Directions = Going through the entries, how many lines include the string "offset"? Answer only with the number.

Stored data entries:
▬▬▬▬▬▬▬▬▬▬

==> config.mk <==
export PLATFORM = sky130hd
export DESIGN_NAME = soc_timer_flat
export DESIGN_NICKNAME = d
export VERILOG_FILES = /design/src/rtl/soc_timer_if.sv /design/src/rtl/soc_timer.sv /design/src/flat_wrapper.sv
export SDC_FILE = /design/constraint.sdc
export NUM_CORES = 1
export LEC_CHECK = 0
export BUFFER_PORTS_ARGS = -buffer_cell sky130_fd_sc_hd__buf_2
export CAP_MARGIN = 10
export CORE_ASPECT_RATIO = 0.5
export CORE_UTILIZATION = 42
export CTS_CLUSTER_DIAMETER = 60
export DETAILED_ROUTE_END_ITERATION = 6
export PLACE_DENSITY_LB_ADDON = 0.3
export SLEW_MARGIN = 10
export SYNTH_ARGS = -nofsm -noshare
export SYNTH_HDL_FRONTEND = slang
export SYNTH_SLANG_ARGS = --single-unit
==> constraint.sdc <==
create_clock -name clk -period 5.2 [get_ports clk]
set_input_delay 0.78 -clock clk [delete_from_list [all_inputs] [get_ports clk]]
set_output_delay 0.78 -clock clk [all_outputs]
set_load 0.03 [all_outputs]
==> src/rtl/soc_timer_if.sv <==
// PicoRV32 native memory bus, as seen by one peripheral slave.
//
// Handshake: the master holds mem_valid, mem_addr, mem_wdata and mem_wstrb
// stable until it samples mem_ready=1. The slave raises mem_ready for exactly
// one cycle per accepted request. mem_rdata is meaningful only while
// mem_ready=1 and is 0 otherwise. mem_wstrb=0 marks a read.
interface soc_timer_if;
    logic        mem_valid;
    logic [31:0] mem_addr;
    logic [31:0] mem_wdata;
    logic [3:0]  mem_wstrb;
    logic        mem_ready;
    logic [31:0] mem_rdata;

    modport master (
        output mem_valid, mem_addr, mem_wdata, mem_wstrb,
        input  mem_ready, mem_rdata
    );

    modport slave (
        input  mem_valid, mem_addr, mem_wdata, mem_wstrb,
        output mem_ready, mem_rdata
    );
endinterface

==> src/rtl/soc_timer.sv <==
// soc_timer: 32-bit timer/compare peripheral on the PicoRV32 memory bus.
// A 16-bit prescaler produces ticks; each tick advances COUNT and compares it
// against COMPARE. A match sets STATUS.pending and either reloads COUNT to 0
// or stops the timer (one-shot). irq = pending & irq_en, registered.
//
// Register map (offset = mem_addr[4:2]):
//   0x00 CTRL      [0] enable, [1] auto_reload, [2] irq_en
//   0x04 PRESCALE  [15:0]
//   0x08 COUNT     [31:0]
//   0x0C COMPARE   [31:0]
//   0x10 STATUS    [0] pending, write-1-to-clear
//   0x14-0x1C      read 0, writes ignored but acknowledged
module soc_timer #(
    parameter logic [31:0] BASE_ADDR      = 32'h0400_0000,
    parameter logic [15:0] RESET_PRESCALE = 16'd0
) (
    input  logic         clk,
    input  logic         resetn,
    soc_timer_if.slave   bus,
    output logic         irq
);

    localparam logic [2:0] OFF_CTRL     = 3'd0;
    localparam logic [2:0] OFF_PRESCALE = 3'd1;
    localparam logic [2:0] OFF_COUNT    = 3'd2;
    localparam logic [2:0] OFF_COMPARE  = 3'd3;
    localparam logic [2:0] OFF_STATUS   = 3'd4;

    // Architectural state
    logic        ctrl_enable;
    logic        ctrl_auto_reload;
    logic        ctrl_irq_en;
    logic [15:0] prescale;
    logic [31:0] count;
    logic [31:0] compare;
    logic        pending;
    logic [15:0] pre_cnt;

    // Next-state values
    logic        ctrl_enable_nxt;
    logic        ctrl_auto_reload_nxt;
    logic        ctrl_irq_en_nxt;
    logic [15:0] prescale_nxt;
    logic [31:0] count_nxt;
    logic [31:0] compare_nxt;
    logic        pending_nxt;
    logic [15:0] pre_cnt_nxt;

    // Bus decode
    logic        hit;
    logic        accept;
    logic        acc_write;
    logic [2:0]  offset;
    logic        wr_ctrl;
    logic        wr_prescale;
    logic        wr_count;
    logic        wr_compare;
    logic        wr_status_clr;
    logic [31:0] rd_data;

    // Timer events
    logic        tick;
    logic        match;

    // Byte lanes [1:0] never select a register; they are consumed here so the
    // address port is fully referenced.
    logic        unused_addr_bits;
    assign unused_addr_bits = ^bus.mem_addr[1:0];

    // Replace only the byte lanes whose strobe is set.
    function automatic logic [31:0] merge_bytes(
        input logic [31:0] old_v,
        input logic [31:0] new_v,
        input logic [3:0]  strb
    );
        logic [31:0] r;
        for (int b = 0; b < 4; b++) begin
            r[8*b +: 8] = strb[b] ? new_v[8*b +: 8] : old_v[8*b +: 8];
        end
        return r;
    endfunction

    assign hit       = bus.mem_valid && (bus.mem_addr[31:5] == BASE_ADDR[31:5]);
    // mem_ready is high in the cycle after acceptance, which blocks a second
    // acceptance of the same held request and forces one idle cycle.
    assign accept    = hit && !bus.mem_ready;
    assign acc_write = accept && (bus.mem_wstrb != 4'b0000);
    assign offset    = bus.mem_addr[4:2];

    assign wr_ctrl       = acc_write && (offset == OFF_CTRL) && bus.mem_wstrb[0];
    assign wr_prescale   = acc_write && (offset == OFF_PRESCALE) && (bus.mem_wstrb[1:0] != 2'b00);
    assign wr_count      = acc_write && (offset == OFF_COUNT);
    assign wr_compare    = acc_write && (offset == OFF_COMPARE);
    assign wr_status_clr = acc_write && (offset == OFF_STATUS) && bus.mem_wstrb[0] && bus.mem_wdata[0];

    assign tick  = ctrl_enable && (pre_cnt == prescale);
    assign match = (count == compare);

    // Read mux over the current (pre-edge) register state.
    always_comb begin
        rd_data = 32'd0;
        case (offset)
            OFF_CTRL:     rd_data = {29'd0, ctrl_irq_en, ctrl_auto_reload, ctrl_enable};
            OFF_PRESCALE: rd_data = {16'd0, prescale};
            OFF_COUNT:    rd_data = count;
            OFF_COMPARE:  rd_data = compare;
            OFF_STATUS:   rd_data = {31'd0, pending};
            default:      rd_data = 32'd0;
        endcase
    end

    // Next-state logic: hardware updates first, software writes override them,
    // and a match still sets pending over a same-cycle STATUS clear.
    always_comb begin
        ctrl_enable_nxt      = ctrl_enable;
        ctrl_auto_reload_nxt = ctrl_auto_reload;
        ctrl_irq_en_nxt      = ctrl_irq_en;
        prescale_nxt         = prescale;
        count_nxt            = count;
        compare_nxt          = compare;
        pending_nxt          = pending;
        pre_cnt_nxt          = pre_cnt;

        // Prescaler: held at 0 while disabled; 16-bit wrap lets a lowered
        // PRESCALE still be reached after passing through 0xFFFF.
        if (!ctrl_enable) begin
            pre_cnt_nxt = 16'd0;
        end else if (tick) begin
            pre_cnt_nxt = 16'd0;
        end else begin
            pre_cnt_nxt = pre_cnt + 16'd1;
        end

        // Counter and one-shot stop on a tick
        if (tick) begin
            if (match && ctrl_auto_reload) begin
                count_nxt = 32'd0;
            end else begin
                count_nxt = count + 32'd1;
            end
            if (match && !ctrl_auto_reload) begin
                ctrl_enable_nxt = 1'b0;
            end
        end

        // Software writes
        if (wr_ctrl) begin
            ctrl_enable_nxt      = bus.mem_wdata[0];
            ctrl_auto_reload_nxt = bus.mem_wdata[1];
            ctrl_irq_en_nxt      = bus.mem_wdata[2];
        end
        if (wr_prescale) begin
            prescale_nxt = merge_bytes({16'd0, prescale}, bus.mem_wdata, bus.mem_wstrb) & 32'h0000_FFFF;
        end
        if (wr_count) begin
            count_nxt = merge_bytes(count, bus.mem_wdata, bus.mem_wstrb);
        end
        if (wr_compare) begin
            compare_nxt = merge_bytes(compare, bus.mem_wdata, bus.mem_wstrb);
        end

        // Pending: clear, then let a match set it again
        if (wr_status_clr) begin
            pending_nxt = 1'b0;
        end
        if (tick && match) begin
            pending_nxt = 1'b1;
        end
    end

    // Register file, prescaler, counter and registered irq
    always_ff @(posedge clk or negedge resetn) begin
        if (!resetn) begin
            ctrl_enable      <= 1'b0;
            ctrl_auto_reload <= 1'b0;
            ctrl_irq_en      <= 1'b0;
            prescale         <= RESET_PRESCALE;
            count            <= 32'd0;
            compare          <= 32'd0;
            pending          <= 1'b0;
            pre_cnt          <= 16'd0;
            irq              <= 1'b0;
        end else begin
            ctrl_enable      <= ctrl_enable_nxt;
            ctrl_auto_reload <= ctrl_auto_reload_nxt;
            ctrl_irq_en      <= ctrl_irq_en_nxt;
            prescale         <= prescale_nxt;
            count            <= count_nxt;
            compare          <= compare_nxt;
            pending          <= pending_nxt;
            pre_cnt          <= pre_cnt_nxt;
            irq              <= pending_nxt & ctrl_irq_en_nxt;
        end
    end

    // One-cycle registered acknowledge; read data captured at acceptance
    always_ff @(posedge clk or negedge resetn) begin
        if (!resetn) begin
            bus.mem_ready <= 1'b0;
            bus.mem_rdata <= 32'd0;
        end else begin
            bus.mem_ready <= accept;
            bus.mem_rdata <= accept ? rd_data : 32'd0;
        end
    end

endmodule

▬▬▬▬▬▬▬▬▬▬

Solution for this task = 9